§ Exercise inputs
_ _ _

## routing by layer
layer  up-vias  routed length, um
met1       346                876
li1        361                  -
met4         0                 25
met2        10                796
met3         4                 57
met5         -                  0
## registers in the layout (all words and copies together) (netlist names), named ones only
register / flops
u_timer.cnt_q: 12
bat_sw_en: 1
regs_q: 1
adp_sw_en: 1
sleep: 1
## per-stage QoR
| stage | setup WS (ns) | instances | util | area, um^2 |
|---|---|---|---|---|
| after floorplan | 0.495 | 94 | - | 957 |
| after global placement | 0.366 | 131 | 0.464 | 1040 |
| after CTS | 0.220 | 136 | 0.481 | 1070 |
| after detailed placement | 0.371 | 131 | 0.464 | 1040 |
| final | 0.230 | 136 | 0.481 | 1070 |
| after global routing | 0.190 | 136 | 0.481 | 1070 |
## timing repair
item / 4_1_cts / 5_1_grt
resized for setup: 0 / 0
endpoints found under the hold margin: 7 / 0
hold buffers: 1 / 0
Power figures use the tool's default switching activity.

_ _ _

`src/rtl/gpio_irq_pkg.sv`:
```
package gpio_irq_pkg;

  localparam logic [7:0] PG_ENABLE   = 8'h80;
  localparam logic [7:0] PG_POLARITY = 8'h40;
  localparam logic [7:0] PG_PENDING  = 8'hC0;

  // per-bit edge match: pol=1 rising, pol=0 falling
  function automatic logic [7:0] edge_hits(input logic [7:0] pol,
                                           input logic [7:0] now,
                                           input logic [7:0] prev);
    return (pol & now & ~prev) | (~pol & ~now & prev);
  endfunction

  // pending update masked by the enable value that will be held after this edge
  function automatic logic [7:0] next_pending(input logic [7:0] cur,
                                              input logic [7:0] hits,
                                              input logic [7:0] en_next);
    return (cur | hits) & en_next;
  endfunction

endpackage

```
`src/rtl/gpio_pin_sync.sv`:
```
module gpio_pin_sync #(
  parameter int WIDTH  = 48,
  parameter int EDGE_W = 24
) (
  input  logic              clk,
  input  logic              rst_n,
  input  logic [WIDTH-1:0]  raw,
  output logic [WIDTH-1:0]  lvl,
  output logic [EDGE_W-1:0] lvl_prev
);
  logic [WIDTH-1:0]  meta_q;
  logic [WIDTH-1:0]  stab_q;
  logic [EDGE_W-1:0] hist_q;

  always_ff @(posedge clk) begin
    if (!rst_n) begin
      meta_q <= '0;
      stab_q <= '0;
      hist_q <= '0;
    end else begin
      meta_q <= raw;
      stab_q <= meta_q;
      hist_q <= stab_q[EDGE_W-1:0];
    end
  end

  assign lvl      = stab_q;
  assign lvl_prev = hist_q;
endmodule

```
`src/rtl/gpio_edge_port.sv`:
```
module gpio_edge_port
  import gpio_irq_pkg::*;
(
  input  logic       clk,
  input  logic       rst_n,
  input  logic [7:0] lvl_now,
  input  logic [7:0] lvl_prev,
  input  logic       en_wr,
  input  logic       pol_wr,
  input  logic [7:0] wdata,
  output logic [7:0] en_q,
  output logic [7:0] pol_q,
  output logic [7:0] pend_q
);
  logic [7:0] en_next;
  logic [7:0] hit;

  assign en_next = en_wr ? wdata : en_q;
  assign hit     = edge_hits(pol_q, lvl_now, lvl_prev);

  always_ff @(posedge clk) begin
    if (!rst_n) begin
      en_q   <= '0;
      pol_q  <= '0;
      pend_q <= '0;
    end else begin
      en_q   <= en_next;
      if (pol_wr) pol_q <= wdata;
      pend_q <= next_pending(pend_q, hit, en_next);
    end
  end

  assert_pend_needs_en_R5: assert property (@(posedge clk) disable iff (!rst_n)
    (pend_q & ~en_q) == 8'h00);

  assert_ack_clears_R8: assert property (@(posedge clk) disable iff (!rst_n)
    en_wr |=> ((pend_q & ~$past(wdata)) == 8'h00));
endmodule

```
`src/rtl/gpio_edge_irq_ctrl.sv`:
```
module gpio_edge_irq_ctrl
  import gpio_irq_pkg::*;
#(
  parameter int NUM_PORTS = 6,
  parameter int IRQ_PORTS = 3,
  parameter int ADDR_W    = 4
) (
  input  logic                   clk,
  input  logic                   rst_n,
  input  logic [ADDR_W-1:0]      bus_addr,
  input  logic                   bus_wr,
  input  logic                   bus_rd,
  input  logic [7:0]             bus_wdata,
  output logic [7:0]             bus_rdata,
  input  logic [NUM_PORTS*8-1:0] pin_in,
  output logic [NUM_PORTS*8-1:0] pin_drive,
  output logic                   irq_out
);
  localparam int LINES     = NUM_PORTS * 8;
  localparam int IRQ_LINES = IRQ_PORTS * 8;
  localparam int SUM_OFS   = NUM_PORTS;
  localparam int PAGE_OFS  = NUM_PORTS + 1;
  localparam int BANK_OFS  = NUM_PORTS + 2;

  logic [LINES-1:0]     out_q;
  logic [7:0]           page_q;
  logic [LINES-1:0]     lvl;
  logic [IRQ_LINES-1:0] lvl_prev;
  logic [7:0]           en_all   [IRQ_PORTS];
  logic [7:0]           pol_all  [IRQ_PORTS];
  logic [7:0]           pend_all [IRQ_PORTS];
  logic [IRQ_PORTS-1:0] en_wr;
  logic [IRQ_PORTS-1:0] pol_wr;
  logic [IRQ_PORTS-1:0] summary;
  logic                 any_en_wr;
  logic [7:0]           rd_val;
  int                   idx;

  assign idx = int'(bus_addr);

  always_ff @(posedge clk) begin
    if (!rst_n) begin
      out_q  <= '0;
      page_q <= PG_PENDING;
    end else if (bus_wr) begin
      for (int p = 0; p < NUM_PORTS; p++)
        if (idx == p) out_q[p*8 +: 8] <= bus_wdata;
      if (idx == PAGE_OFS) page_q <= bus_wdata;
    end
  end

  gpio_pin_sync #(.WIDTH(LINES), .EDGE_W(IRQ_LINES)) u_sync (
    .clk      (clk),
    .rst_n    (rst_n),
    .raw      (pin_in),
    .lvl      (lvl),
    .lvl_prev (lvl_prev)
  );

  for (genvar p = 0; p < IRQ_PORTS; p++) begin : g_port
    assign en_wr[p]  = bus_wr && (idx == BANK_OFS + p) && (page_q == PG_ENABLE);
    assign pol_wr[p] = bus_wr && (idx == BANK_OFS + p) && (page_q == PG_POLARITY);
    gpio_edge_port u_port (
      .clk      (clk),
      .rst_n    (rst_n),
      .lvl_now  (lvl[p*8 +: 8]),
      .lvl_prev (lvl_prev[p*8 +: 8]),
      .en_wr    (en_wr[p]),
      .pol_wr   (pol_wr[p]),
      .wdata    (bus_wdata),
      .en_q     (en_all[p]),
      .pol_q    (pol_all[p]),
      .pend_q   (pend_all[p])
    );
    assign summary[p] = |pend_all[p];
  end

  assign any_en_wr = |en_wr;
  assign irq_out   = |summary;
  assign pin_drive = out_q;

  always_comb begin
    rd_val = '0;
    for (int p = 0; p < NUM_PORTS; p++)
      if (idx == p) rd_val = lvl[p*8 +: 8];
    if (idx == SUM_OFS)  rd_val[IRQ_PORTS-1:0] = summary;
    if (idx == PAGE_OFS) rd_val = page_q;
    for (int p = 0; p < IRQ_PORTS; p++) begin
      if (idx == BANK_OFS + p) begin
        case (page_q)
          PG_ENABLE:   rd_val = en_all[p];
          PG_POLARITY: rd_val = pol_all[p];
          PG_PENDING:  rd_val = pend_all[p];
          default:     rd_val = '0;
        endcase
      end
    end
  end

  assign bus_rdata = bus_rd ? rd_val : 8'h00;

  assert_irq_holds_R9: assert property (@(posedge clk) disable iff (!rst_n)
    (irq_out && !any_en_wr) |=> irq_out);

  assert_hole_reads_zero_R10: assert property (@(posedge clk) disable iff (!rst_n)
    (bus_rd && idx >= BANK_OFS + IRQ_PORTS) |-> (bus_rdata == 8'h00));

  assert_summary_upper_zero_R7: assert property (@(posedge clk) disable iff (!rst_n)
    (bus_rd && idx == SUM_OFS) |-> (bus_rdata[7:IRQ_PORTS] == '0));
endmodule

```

_ _ _

§ What needs to be done
Copy all lines from the data above that contain the word "setup".

§ Result of the exercise
| stage | setup WS (ns) | instances | util | area, um^2 |
resized for setup: 0 / 0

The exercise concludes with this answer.